File: flow/constraint.sdc
current_design Two4DigitDisplay

set clk_period 3.0
set clk_io_pct 0.2

create_clock -name clk0 -period $clk_period [get_ports {Clk}]

set non_clock_inputs [all_inputs -no_clocks]
set_input_delay [expr $clk_period * $clk_io_pct] -clock clk0 $non_clock_inputs
set_output_delay [expr $clk_period * $clk_io_pct] -clock clk0 [all_outputs]
File: flow/run.sh
#!/bin/bash
# OpenROAD 26Q1-2900-gdf79404cd8, Yosys 0.63+post, stock flow scripts
make -C /OpenROAD-flow-scripts/flow DESIGN_CONFIG=/design/flow/config.mk WORK_HOME=/design/flow/orfs finish
File: flow/design.v
`timescale 1ns / 1ps
module SevenSegment(numin, segout);
    input	[3:0] numin;
    output	reg [6:0] segout;     
    always @(numin)
    begin
        case (numin)
                4'b0000: segout <= 7'b0000001;     
                4'b0001: segout <= 7'b1001111;     
                4'b0010: segout <= 7'b0010010;     
                4'b0011: segout <= 7'b0000110;     
                4'b0100: segout <= 7'b1001100;     
                4'b0101: segout <= 7'b0100100;     
                4'b0110: segout <= 7'b0100000;     
                4'b0111: segout <= 7'b0001111;     
                4'b1000: segout <= 7'b0000000;     
                4'b1001: segout <= 7'b0000100;     
                4'b1010: segout <= 7'b0001000;     
                4'b1011: segout <= 7'b1100000;     
                4'b1100: segout <= 7'b0110001;     
                4'b1101: segout <= 7'b1000010;     
                4'b1110: segout <= 7'b0110000;     
                4'b1111: segout <= 7'b0111000;     
                default: segout <= 7'b1111111;   
       endcase
     end
endmodule
`timescale 1ns / 1ps
module Two4DigitDisplay(Clk, NumberA, NumberB, out7, en_out);
    parameter NUM_WIDTH = 16;
    input  Clk;
    input  [NUM_WIDTH - 1:0] NumberA, NumberB;
    output [6:0] out7;  
    output reg [7:0] en_out;
    reg  [3:0] in4;        
    wire [3:0] firstdigitA;
    wire [3:0] seconddigitA;
    wire [3:0] thirddigitA;
    wire [3:0] forthdigitA;
    wire [3:0] firstdigitB;
    wire [3:0] seconddigitB;
    wire [3:0] thirddigitB;
    wire [3:0] forthdigitB;
    SevenSegment m1(in4, out7);
    reg  [19:0] cnt = 19'd0;
    always @(posedge Clk) begin
        cnt <= cnt + 1;
    end
    assign firstdigitA = NumberA[3:0];
    assign seconddigitA = NumberA[7:4];
    assign thirddigitA = NumberA[11:8];
    assign forthdigitA = NumberA[15:12];
    assign firstdigitB = NumberB[3:0];
    assign seconddigitB = NumberB[7:4];
    assign thirddigitB = NumberB[11:8];
    assign forthdigitB = NumberB[15:12];
    always @(cnt) begin
        case(cnt[19:17])   
            3'b000: begin en_out <= 8'b11111110; in4 <= firstdigitA; end
            3'b001: begin en_out <= 8'b11111101; in4 <= seconddigitA; end
            3'b010: begin en_out <= 8'b11111011; in4 <= thirddigitA; end
            3'b011: begin en_out <= 8'b11110111; in4 <= forthdigitA; end
            3'b100: begin en_out <= 8'b11101111; in4 <= firstdigitB; end
            3'b101: begin en_out <= 8'b11011111; in4 <= seconddigitB; end
            3'b110: begin en_out <= 8'b10111111; in4 <= thirddigitB; end
            3'b111: begin en_out <= 8'b01111111; in4 <= forthdigitB; end
            default: begin en_out <= 8'b11111111; in4 <= 4'b1111; end 
        endcase
     end
endmodule
File: flow/config.mk
export PLATFORM = sky130hd
export DESIGN_NAME = Two4DigitDisplay
export DESIGN_NICKNAME = Two4DigitDisplay
export VERILOG_FILES = /design/flow/design.v
export SDC_FILE = /design/flow/constraint.sdc
export NUM_CORES = 4
export LEC_CHECK = 1
export CORE_AREA = 10 10 99 99
export DIE_AREA = 0 0 109 109
==> results.toml <==
# yosys + openroad results
[pwr]
static-leakage-power_nw = 0.9385
max-vdd-ir-drop_uv = 200.0
powerDensity_mw_per_mm2 = 254.4

[critical_path]
worst_path_largest_cell_delay_ns = 0.46
critical_path.cell_chain = "clkdlybuf4s50_1, nor2b_1, o32a_1, a31o_4, xnor2_1, a221o_1, buf_2"
cp_max_fo = 15
arrival_ns = 2.28
critical_path_class = "in -> out"
timing.rr.start = "cnt[2]"
startpoint_type = "primary input"
launch_point_of_the_worst_path = "NumberA[7]"
worst_endpoint_required_time_ns = 2.40
critical-path-slowest-cell = "sky130_fd_sc_hd__clkdlybuf4s50_1"
end_kind = "primary output"

[sta]
fmax_mhz = 347.3
final.setup.tns_ns = 0
report.final.setup_viol = 0
finalCritPeriodShare_pct = 95.98
finalHoldViolCount = 0
max_slew_margin_pct = 78.89
worst_slew_pin_slew_ns = 0.3137
final.setup_skew_ns = 0.006327
report.final.slew_viol_count = 0
timing.final.ws_setup_ns = 0.1205
post-route-min-period_ns = 2.880

[die]
fp_util_pct = 17.84
die_h_um = 109
chipArea_mm2 = 0.01188
i_o_pin_count = 48
placeableCoreArea_mm2 = 0.007727
num_rows = 32
die_x_um = 109

[worst_hold_path]
hold_class = "reg -> reg"
hold_start = "cnt[0]"

[cells_and_area]
num-fill-cells = 784
final_layout_size_suffix_gt1_share_pct = 26.36
layout-area-overhead-vs-synth_pct = 66.24
comb_area_mm2 = 0.001022
largestRegisters = "cnt (20)"
fin_area_mm2 = 0.002292
final-seq-area_um2 = 401.6
final_cell_count_no_fill = 322
fin_util_pct = 29.66
top_register = "cnt"
layout.cells.most_common = "sky130_fd_sc_hd__clkdlybuf4s50_1"
largest_reg_flops = 20
commonest_cells_after_routing_fill_and_taps_aside = "28 x sky130_fd_sc_hd__clkdlybuf4s50_1, 22 x sky130_fd_sc_hd__buf_4, 19 x sky130_fd_sc_hd__dfxtp_1, 14 x sky130_fd_sc_hd__nand2_1, 13 x sky130_fd_sc_hd__xnor2_1"

[route]
post-route-drc-count = 0
route.final.wire_length_um = 3833
via_per_inst = 4.152
routed_wire_length_per_instance_um = 11.90
vias = 1337
diodes = 0
antenna_violating_nets_post_route = 0
total_iterations_of_the_first_detailed_routing_run = 3
initialDrtViolationCount = 40

[synth]
ys.flops = 20
synth-edff-count = 0
yosys_warnings = 2
synth-seq-area-share_pct = 29.04
chip_area_line_of_the_yosys_report_mm2 = 0.001379
post-synth-top-area-fraction_pct = 29.04
synth.yosys.num_cells = 152
top_cells_by_area = "sky130_fd_sc_hd__dfxtp_1 29%, sky130_fd_sc_hd__mux2i_1 9.4%, sky130_fd_sc_hd__xnor2_1 8.3%, sky130_fd_sc_hd__ha_1 6.4%, sky130_fd_sc_hd__nand2_1 4.1%"
synth_cells = 152
synth.lib_cells_used.distinct = 45
syn-mean-instance-area_um2 = 9.071
netlist.top_cell.by_area = "sky130_fd_sc_hd__dfxtp_1"
synth.cell_area_mm2 = 0.001379
ff_type = "sky130_fd_sc_hd__dfxtp_1"
asyncSetResetFlopFracSynth_pct = 0

[global_routing]
highest_utilization_routing_layer_at_the_global_route_stage = "met2"
grt_first_pass_wirelength_um = 6161
groute.layer.met1.usage_pct = 8.424
met2_usage_pct = 9.383
grt_max_degree = 16
grt_antenna_before_repair = 0
grt_overflow_total = 0
met3_usage_pct = 2.210
first_global_vias = 1339
grt_util_all_layers_pct = 6.106

[clock_network]
htree_num_levels = 1
tritoncts.num_buffers = 3
tritoncts = "built"
cts.path.max_buffers = 2
clockRootBuffer = "sky130_fd_sc_hd__clkbuf_8"
cts_sinks = 20
clk_pin_slew_ns = 0.06
clk-insertion-delay-late_ns = 0.25
cts_hold_buffers = 0

[placement]
detailedPlacementHpwl_um = 2954
dpl_worst_slack_ns = -0.4126
gp_routability_congestion = 0.8358
placed_cells = 309
placement.cell_area_mm2 = 0.002028
place.port_buffers = 47

[run_status]
outcome = "complete, no violations"

[run]
log.warning_count = 29
cap_violations = 0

::::::

**YOUR INSTRUCTIONS:** Beginning with the line holding "powerDensity_mw_per_mm2 = 254.4" and ending with the line holding "die_x_um = 109", write out the stretch of material above exactly; add no further lines.

**EXPECTED OUTPUT:**
powerDensity_mw_per_mm2 = 254.4

[critical_path]
worst_path_largest_cell_delay_ns = 0.46
critical_path.cell_chain = "clkdlybuf4s50_1, nor2b_1, o32a_1, a31o_4, xnor2_1, a221o_1, buf_2"
cp_max_fo = 15
arrival_ns = 2.28
critical_path_class = "in -> out"
timing.rr.start = "cnt[2]"
startpoint_type = "primary input"
launch_point_of_the_worst_path = "NumberA[7]"
worst_endpoint_required_time_ns = 2.40
critical-path-slowest-cell = "sky130_fd_sc_hd__clkdlybuf4s50_1"
end_kind = "primary output"

[sta]
fmax_mhz = 347.3
final.setup.tns_ns = 0
report.final.setup_viol = 0
finalCritPeriodShare_pct = 95.98
finalHoldViolCount = 0
max_slew_margin_pct = 78.89
worst_slew_pin_slew_ns = 0.3137
final.setup_skew_ns = 0.006327
report.final.slew_viol_count = 0
timing.final.ws_setup_ns = 0.1205
post-route-min-period_ns = 2.880

[die]
fp_util_pct = 17.84
die_h_um = 109
chipArea_mm2 = 0.01188
i_o_pin_count = 48
placeableCoreArea_mm2 = 0.007727
num_rows = 32
die_x_um = 109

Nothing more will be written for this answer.